Beritagosip.com Ukraina menuding Rusia tidak menunjukkan itikad mengakhiri perang dengan melancarkan serangan ke wilayahnya pada Senin malam.
Tudingan tersebut disampaikan oleh Menteri Luar Negeri Ukraina, Andriy Sybiga, sebagaimana dikutip dari AFP.
Pemerintah Ukraina menilai serangan itu merusak upaya perdamaian yang tengah diupayakan komunitas internasional.
Serangan terjadi menjelang pembicaraan damai yang dijadwalkan berlangsung di Jenewa.

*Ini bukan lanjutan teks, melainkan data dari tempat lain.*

[src/rtl/hoist_tick.sv]
// rtl/hoist_tick.sv - free-running motion tick prescaler, one pulse every DIV clocks
module hoist_tick #(
  parameter int DIV = 50_000_000
) (
  input  logic clk,
  input  logic reset,
  output logic tick
);

  localparam int CW = (DIV > 1) ? $clog2(DIV) : 1;
  localparam logic [CW-1:0] LAST = CW'(DIV - 1);

  logic [CW-1:0] cnt;

  always_ff @(posedge clk or negedge reset) begin
    if (!reset) begin
      cnt <= '0;
    end else if (cnt == LAST) begin
      cnt <= '0;
    end else begin
      cnt <= cnt + CW'(1);
    end
  end

  assign tick = (cnt == LAST);

endmodule

[src/rtl/hoist_ctrl.sv]
// rtl/hoist_ctrl.sv - hook-hoist command FSM with height counter and hook-wait timeout
module hoist_ctrl
  import hoist_pkg::*;
#(
  parameter int DIV      = 50_000_000,
  parameter int HEIGHT_W = 3,
  parameter int MAX_H    = 7,
  parameter int HOOK_TO  = 8
) (
  input  logic                clk,
  input  logic                reset,
  input  logic                write_mode,
  input  logic [MODE_W-1:0]   mode_in,
  input  logic [HEIGHT_W-1:0] target_in,
  input  logic                hooked,
  input  logic                unhooked,
  output logic [MODE_W-1:0]   mode_out,
  output logic [ACTION_W-1:0] action,
  output logic [HEIGHT_W-1:0] height,
  output logic                busy,
  output logic                done
);

  localparam logic [HEIGHT_W-1:0] TOP = HEIGHT_W'(MAX_H);
  localparam int TW = $clog2(HOOK_TO + 1);
  localparam logic [TW-1:0] TO_LAST = TW'(HOOK_TO - 1);

  logic                tick;
  hoist_state_e        state_q, state_d;
  hoist_mode_e         mode_q, mode_d, cmd;
  logic [HEIGHT_W-1:0] tgt_q, tgt_d, h_q, h_d, goal;
  logic [TW-1:0]       to_q, to_d;
  logic                done_d, wait_met;

  hoist_tick #(.DIV(DIV)) u_tick (
    .clk   (clk),
    .reset (reset),
    .tick  (tick)
  );

  assign cmd = hoist_mode_e'(mode_in);

  // Goal height of the current motion phase, derived from the latched command.
  always_comb begin
    goal = TOP;
    if (state_q == ST_DOWN) begin
      goal = (mode_q == MODE_PICK) ? '0 : tgt_q;
    end else if (state_q == ST_UP && mode_q == MODE_PICK) begin
      goal = tgt_q;
    end
  end

  assign wait_met = (state_q == ST_WAIT_HOOK) ? (hooked && !unhooked)
                                              : (unhooked && !hooked);

  always_comb begin
    state_d = state_q;
    mode_d  = mode_q;
    tgt_d   = tgt_q;
    h_d     = h_q;
    to_d    = to_q;
    done_d  = 1'b0;
    if (write_mode && (cmd == MODE_STOP || state_q == ST_FAULT)) begin
      state_d = ST_IDLE;
    end else if (state_q == ST_IDLE) begin
      if (write_mode) begin
        mode_d  = cmd;
        tgt_d   = (target_in > TOP) ? TOP : target_in;
        state_d = (cmd == MODE_PARK) ? ST_UP : ST_DOWN;
      end
    end else if (tick) begin
      case (state_q)
        ST_DOWN: begin
          if (h_q > goal) begin
            h_d = h_q - 1'b1;
          end else begin
            state_d = (mode_q == MODE_PICK) ? ST_WAIT_HOOK : ST_WAIT_UNHOOK;
            to_d    = '0;
          end
        end
        ST_UP: begin
          if (h_q < goal) begin
            h_d = h_q + 1'b1;
          end else begin
            state_d = ST_IDLE;
            done_d  = 1'b1;
          end
        end
        ST_WAIT_HOOK, ST_WAIT_UNHOOK: begin
          if (wait_met) begin
            state_d = ST_UP;
          end else if (to_q == TO_LAST) begin
            state_d = ST_FAULT;
          end else begin
            to_d = to_q + 1'b1;
          end
        end
        default: begin
          state_d = state_q;
        end
      endcase
    end
  end

  always_ff @(posedge clk or negedge reset) begin
    if (!reset) begin
      state_q <= ST_IDLE;
      mode_q  <= MODE_STOP;
      tgt_q   <= TOP;
      h_q     <= TOP;
      to_q    <= '0;
      busy    <= 1'b0;
      done    <= 1'b0;
    end else begin
      state_q <= state_d;
      mode_q  <= mode_d;
      tgt_q   <= tgt_d;
      h_q     <= h_d;
      to_q    <= to_d;
      busy    <= is_busy(state_d);
      done    <= done_d;
    end
  end

  assign mode_out = mode_q;
  assign action   = state_q;
  assign height   = h_q;

endmodule

[config.mk]
export PLATFORM = sky130hd
export DESIGN_NAME = hoist_ctrl
export DESIGN_NICKNAME = d
export VERILOG_FILES = /design/src/rtl/hoist_pkg.sv /design/src/rtl/hoist_tick.sv /design/src/rtl/hoist_ctrl.sv
export SDC_FILE = /design/constraint.sdc
export NUM_CORES = 1
export LEC_CHECK = 0
export ABC_AREA = 1
export BUFFER_PORTS_ARGS = -buffer_cell sky130_fd_sc_hd__buf_2
export CORE_ASPECT_RATIO = 0.9
export CORE_MARGIN = 2
export CORE_UTILIZATION = 40
export DETAILED_ROUTE_END_ITERATION = 12
export HOLD_SLACK_MARGIN = 0.03
export PLACE_DENSITY = 0.65
export SLEW_MARGIN = 15
export SYNTH_ARGS = -nofsm -noshare
export SYNTH_HDL_FRONTEND = slang
export SYNTH_SLANG_ARGS = --single-unit
[constraint.sdc]
create_clock -name clk -period 4.1 [get_ports clk]
set_input_delay 0.615 -clock clk [delete_from_list [all_inputs] [get_ports clk]]
set_output_delay 0.615 -clock clk [all_outputs]
set_load 0.005 [all_outputs]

Menurut Ukraina, Rusia meluncurkan puluhan rudal dan ratusan drone ke berbagai wilayah strategis.
Aksi tersebut dinilai bertolak belakang dengan semangat perundingan untuk mengakhiri perang yang telah berlangsung selama empat tahun.
Andriy Sybiga menyebut waktu serangan menunjukkan sikap Rusia terhadap proses diplomasi.

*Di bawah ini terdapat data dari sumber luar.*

## src/rtl/itof.sv

```systemverilog
// Signed 32-bit integer to IEEE-754 single converter, round-to-nearest-even.
// Four register ranks (S1, S2, S3, y), so a result appears three edges after its input is sampled.
module itof (
  input  logic        clk,
  input  logic        rst,
  input  logic [31:0] x,
  input  logic        x_valid,
  output logic [31:0] y,
  output logic        y_valid
);

  // S1: sign, magnitude, zero flag
  logic        v1;
  logic        s1;
  logic        z1;
  logic [31:0] m1;

  // S2: normalized magnitude (implicit one dropped), biased exponent
  logic        v2;
  logic        s2;
  logic        z2;
  logic [30:0] n2;
  logic [7:0]  e2;

  // S3: rounded and packed result
  logic        v3;
  logic [31:0] r3;

  logic [4:0]  lz;
  logic [30:0] n_shift;
  logic [7:0]  e_calc;

  logic [22:0] f;
  logic        g;
  logic        st;
  logic        l;
  logic        r;
  logic [23:0] f_sum;
  logic [7:0]  e_rnd;
  logic [22:0] f_rnd;
  logic [31:0] res;

  always_ff @(posedge clk) begin
    if (rst) begin
      v1 <= 1'b0;
      s1 <= 1'b0;
      z1 <= 1'b0;
      m1 <= '0;
    end else begin
      v1 <= x_valid;
      s1 <= x[31];
      z1 <= (x == 32'd0);
      m1 <= x[31] ? (~x + 32'd1) : x;
    end
  end

  // Leading-zero count: the highest set bit wins because it is visited last.
  always_comb begin
    lz = 5'd0;
    for (int i = 0; i < 32; i++) begin
      if (m1[i]) lz = 5'(31 - i);
    end
    n_shift = m1[30:0] << lz;
    e_calc  = 8'd158 - {3'b000, lz};
  end

  always_ff @(posedge clk) begin
    if (rst) begin
      v2 <= 1'b0;
      s2 <= 1'b0;
      z2 <= 1'b0;
      n2 <= '0;
      e2 <= '0;
    end else begin
      v2 <= v1;
      s2 <= s1;
      z2 <= z1;
      n2 <= n_shift;
      e2 <= e_calc;
    end
  end

  // Round-to-nearest-even; a mantissa carry-out bumps the exponent.
  always_comb begin
    f     = n2[30:8];
    g     = n2[7];
    st    = |n2[6:0];
    l     = n2[8];
    r     = g & (st | l);
    f_sum = {1'b0, f} + {23'd0, r};
    if (f_sum[23]) begin
      f_rnd = 23'd0;
      e_rnd = e2 + 8'd1;
    end else begin
      f_rnd = f_sum[22:0];
      e_rnd = e2;
    end
    res = z2 ? 32'h0000_0000 : {s2, e_rnd, f_rnd};
  end

  always_ff @(posedge clk) begin
    if (rst) begin
      v3 <= 1'b0;
      r3 <= '0;
    end else begin
      v3 <= v2;
      r3 <= res;
    end
  end

  always_ff @(posedge clk) begin
    if (rst) begin
      y       <= '0;
      y_valid <= 1'b0;
    end else begin
      y_valid <= v3;
      if (v3) y <= r3;
    end
  end

endmodule
```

Ia menilai eskalasi militer justru diperkuat tepat sebelum pertemuan damai digelar.
Angkatan udara Ukraina menyatakan Rusia meluncurkan 29 rudal dan 396 drone dalam satu gelombang serangan.
Target serangan disebut mengarah pada infrastruktur penting di sejumlah wilayah.
Ukraina kemudian merespons dengan meluncurkan lebih dari 150 drone ke wilayah Rusia.
Namun, militer Rusia mengklaim berhasil menghancurkan drone-drone yang memasuki wilayahnya.
Situasi ini kembali menegaskan rapuhnya upaya penghentian konflik Ukraina Rusia.
Ketegangan militer terus meningkat meski jalur diplomasi masih diupayakan.